Stored items
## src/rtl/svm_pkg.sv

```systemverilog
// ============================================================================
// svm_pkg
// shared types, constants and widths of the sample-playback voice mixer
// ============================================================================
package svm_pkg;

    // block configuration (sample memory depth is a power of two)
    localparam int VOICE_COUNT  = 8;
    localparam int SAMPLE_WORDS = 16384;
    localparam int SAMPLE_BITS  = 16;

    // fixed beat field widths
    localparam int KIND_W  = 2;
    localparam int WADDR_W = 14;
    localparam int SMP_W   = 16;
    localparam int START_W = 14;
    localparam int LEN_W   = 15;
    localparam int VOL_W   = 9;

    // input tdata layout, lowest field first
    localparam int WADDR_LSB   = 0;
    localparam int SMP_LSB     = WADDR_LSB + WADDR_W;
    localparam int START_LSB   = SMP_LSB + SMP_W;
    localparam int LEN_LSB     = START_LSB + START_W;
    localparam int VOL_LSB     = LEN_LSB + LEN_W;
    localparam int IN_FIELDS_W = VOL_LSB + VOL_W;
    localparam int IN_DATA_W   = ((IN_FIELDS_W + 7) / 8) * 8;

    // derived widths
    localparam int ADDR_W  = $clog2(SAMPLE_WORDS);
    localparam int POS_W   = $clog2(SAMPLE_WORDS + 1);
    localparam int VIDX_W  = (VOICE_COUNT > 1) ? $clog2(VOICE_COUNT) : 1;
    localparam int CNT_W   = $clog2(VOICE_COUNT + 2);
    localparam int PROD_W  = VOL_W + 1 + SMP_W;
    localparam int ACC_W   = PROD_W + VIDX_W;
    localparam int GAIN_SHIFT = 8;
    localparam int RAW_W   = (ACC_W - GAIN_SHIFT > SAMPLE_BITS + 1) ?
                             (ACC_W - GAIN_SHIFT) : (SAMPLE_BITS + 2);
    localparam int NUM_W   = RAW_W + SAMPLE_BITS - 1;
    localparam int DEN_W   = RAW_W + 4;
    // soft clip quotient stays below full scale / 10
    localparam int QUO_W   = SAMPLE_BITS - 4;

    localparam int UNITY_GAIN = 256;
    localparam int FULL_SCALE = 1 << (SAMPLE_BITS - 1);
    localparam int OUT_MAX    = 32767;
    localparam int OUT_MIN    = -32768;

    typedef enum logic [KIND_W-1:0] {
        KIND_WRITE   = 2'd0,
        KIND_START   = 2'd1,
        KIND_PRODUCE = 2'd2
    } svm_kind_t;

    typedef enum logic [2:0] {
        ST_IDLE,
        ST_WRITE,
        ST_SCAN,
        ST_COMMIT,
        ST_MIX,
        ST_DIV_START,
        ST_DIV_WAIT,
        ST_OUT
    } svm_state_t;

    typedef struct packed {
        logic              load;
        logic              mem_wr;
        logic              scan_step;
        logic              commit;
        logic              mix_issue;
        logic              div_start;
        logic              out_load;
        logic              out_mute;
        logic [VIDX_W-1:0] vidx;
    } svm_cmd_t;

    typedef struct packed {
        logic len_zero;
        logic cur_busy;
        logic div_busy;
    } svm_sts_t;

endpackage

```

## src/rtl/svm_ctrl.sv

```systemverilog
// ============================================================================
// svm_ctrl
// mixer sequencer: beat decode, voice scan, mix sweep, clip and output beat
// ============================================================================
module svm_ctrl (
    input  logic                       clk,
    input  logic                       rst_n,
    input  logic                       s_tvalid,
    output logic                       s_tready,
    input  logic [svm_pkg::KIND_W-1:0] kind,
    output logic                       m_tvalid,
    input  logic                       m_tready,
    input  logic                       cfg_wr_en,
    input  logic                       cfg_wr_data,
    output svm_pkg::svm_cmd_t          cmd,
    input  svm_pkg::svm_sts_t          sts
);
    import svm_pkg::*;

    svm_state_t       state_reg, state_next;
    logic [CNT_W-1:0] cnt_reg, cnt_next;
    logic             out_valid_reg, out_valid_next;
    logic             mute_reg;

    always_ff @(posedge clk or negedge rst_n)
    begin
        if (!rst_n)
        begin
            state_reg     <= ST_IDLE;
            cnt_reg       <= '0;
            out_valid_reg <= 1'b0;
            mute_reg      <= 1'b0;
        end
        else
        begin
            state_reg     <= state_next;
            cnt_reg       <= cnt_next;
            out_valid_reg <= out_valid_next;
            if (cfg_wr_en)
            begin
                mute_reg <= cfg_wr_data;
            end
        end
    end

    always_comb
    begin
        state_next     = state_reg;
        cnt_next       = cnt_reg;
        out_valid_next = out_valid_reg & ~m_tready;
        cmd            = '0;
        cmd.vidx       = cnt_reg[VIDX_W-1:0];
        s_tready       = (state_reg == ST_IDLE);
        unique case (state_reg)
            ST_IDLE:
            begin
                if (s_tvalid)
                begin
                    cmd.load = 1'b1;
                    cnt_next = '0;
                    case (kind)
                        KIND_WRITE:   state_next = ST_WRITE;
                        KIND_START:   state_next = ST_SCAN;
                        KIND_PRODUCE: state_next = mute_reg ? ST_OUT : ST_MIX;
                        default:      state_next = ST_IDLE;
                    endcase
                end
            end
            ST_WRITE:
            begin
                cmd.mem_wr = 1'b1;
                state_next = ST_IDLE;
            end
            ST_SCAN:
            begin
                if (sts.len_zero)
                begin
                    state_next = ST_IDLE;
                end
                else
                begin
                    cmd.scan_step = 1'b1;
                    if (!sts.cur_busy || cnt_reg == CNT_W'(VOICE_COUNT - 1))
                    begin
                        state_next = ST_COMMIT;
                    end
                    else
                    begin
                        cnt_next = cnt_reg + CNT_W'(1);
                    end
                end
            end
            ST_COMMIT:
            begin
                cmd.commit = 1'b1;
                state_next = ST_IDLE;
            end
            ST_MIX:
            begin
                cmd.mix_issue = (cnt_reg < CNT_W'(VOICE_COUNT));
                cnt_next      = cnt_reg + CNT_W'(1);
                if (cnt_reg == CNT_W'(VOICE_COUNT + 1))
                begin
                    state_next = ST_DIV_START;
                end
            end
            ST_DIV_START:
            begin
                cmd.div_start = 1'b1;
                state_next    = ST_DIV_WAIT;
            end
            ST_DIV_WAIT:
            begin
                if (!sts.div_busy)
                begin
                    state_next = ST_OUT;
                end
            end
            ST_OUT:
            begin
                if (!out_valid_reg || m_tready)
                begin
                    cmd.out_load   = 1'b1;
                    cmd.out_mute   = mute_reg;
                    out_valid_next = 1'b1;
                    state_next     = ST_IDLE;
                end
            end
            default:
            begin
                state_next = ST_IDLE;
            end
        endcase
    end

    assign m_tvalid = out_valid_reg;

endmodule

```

==

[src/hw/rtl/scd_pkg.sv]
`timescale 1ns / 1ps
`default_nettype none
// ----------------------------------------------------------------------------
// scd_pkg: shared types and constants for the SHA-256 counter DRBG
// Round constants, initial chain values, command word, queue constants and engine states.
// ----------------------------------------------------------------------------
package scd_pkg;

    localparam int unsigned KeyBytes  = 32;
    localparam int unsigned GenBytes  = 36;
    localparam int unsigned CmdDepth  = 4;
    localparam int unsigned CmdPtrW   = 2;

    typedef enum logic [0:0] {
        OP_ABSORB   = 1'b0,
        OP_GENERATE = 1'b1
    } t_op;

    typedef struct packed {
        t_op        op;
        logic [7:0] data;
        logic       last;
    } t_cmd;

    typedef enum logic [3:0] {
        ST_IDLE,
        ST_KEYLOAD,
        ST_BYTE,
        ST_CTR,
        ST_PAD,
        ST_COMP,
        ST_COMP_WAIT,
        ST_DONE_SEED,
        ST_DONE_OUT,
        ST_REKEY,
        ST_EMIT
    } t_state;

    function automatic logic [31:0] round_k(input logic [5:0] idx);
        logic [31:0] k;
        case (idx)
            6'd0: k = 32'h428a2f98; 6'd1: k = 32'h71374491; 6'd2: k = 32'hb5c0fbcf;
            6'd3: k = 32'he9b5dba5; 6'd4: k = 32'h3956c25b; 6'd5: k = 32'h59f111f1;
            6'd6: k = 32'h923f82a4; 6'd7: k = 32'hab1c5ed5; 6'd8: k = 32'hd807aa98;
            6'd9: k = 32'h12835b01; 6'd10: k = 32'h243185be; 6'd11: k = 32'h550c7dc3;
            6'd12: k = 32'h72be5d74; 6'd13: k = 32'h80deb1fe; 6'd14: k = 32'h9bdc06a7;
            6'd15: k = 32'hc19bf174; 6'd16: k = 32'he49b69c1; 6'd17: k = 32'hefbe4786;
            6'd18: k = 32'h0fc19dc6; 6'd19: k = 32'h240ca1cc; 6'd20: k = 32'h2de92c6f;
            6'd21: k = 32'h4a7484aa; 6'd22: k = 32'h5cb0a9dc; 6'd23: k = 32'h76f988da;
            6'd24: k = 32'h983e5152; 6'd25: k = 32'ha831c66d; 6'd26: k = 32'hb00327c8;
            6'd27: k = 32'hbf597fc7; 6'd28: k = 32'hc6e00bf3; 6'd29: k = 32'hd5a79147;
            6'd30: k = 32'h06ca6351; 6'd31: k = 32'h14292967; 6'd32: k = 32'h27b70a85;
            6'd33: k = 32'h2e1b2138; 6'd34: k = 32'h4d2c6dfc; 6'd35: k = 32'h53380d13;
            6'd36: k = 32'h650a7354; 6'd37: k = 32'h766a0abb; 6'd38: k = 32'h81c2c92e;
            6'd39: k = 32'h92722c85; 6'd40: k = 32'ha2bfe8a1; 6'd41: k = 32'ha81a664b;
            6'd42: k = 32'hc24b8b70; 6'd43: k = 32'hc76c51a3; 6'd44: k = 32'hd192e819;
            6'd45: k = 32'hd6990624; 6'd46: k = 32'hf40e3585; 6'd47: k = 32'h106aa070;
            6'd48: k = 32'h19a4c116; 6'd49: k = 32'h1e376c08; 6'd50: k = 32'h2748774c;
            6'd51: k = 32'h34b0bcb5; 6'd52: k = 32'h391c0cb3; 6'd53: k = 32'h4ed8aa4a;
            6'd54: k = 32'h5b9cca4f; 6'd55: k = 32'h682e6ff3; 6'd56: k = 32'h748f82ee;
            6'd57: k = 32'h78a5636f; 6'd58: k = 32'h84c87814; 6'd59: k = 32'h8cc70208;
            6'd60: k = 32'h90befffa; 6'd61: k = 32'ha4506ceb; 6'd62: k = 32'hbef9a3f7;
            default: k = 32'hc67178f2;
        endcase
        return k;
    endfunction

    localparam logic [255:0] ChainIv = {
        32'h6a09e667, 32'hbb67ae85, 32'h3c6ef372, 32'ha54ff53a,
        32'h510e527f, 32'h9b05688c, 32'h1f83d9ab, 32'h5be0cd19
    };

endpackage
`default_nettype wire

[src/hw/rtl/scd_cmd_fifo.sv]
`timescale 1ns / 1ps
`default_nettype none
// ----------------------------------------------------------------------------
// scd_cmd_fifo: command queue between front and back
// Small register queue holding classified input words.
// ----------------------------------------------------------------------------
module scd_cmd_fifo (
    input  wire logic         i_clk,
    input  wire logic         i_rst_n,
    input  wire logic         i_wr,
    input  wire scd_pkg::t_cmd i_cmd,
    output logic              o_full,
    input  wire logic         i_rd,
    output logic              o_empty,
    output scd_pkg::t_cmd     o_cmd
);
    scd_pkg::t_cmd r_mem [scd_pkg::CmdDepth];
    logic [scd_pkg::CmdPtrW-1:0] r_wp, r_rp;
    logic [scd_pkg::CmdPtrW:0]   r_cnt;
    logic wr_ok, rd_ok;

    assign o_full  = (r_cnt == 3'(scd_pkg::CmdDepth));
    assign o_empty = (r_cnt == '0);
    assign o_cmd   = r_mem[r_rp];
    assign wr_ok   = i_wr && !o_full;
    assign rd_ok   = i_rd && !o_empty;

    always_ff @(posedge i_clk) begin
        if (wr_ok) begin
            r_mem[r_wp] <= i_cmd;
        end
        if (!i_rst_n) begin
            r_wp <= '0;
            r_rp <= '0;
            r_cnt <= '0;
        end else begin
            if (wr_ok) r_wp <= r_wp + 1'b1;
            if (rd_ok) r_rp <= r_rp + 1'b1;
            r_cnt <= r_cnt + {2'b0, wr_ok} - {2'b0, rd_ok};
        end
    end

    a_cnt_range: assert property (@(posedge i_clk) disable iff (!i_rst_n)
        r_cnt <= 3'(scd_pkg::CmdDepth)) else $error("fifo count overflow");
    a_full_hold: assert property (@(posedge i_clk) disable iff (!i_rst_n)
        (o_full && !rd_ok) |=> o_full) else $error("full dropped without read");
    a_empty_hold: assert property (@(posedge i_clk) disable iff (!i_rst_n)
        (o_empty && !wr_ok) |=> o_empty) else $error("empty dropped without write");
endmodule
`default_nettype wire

## WHAT THE TASK REQUIRES:
If a line in the entries above contains "typedef", include it in the count, then report only the total.

## FINISHED EXERCISE:
7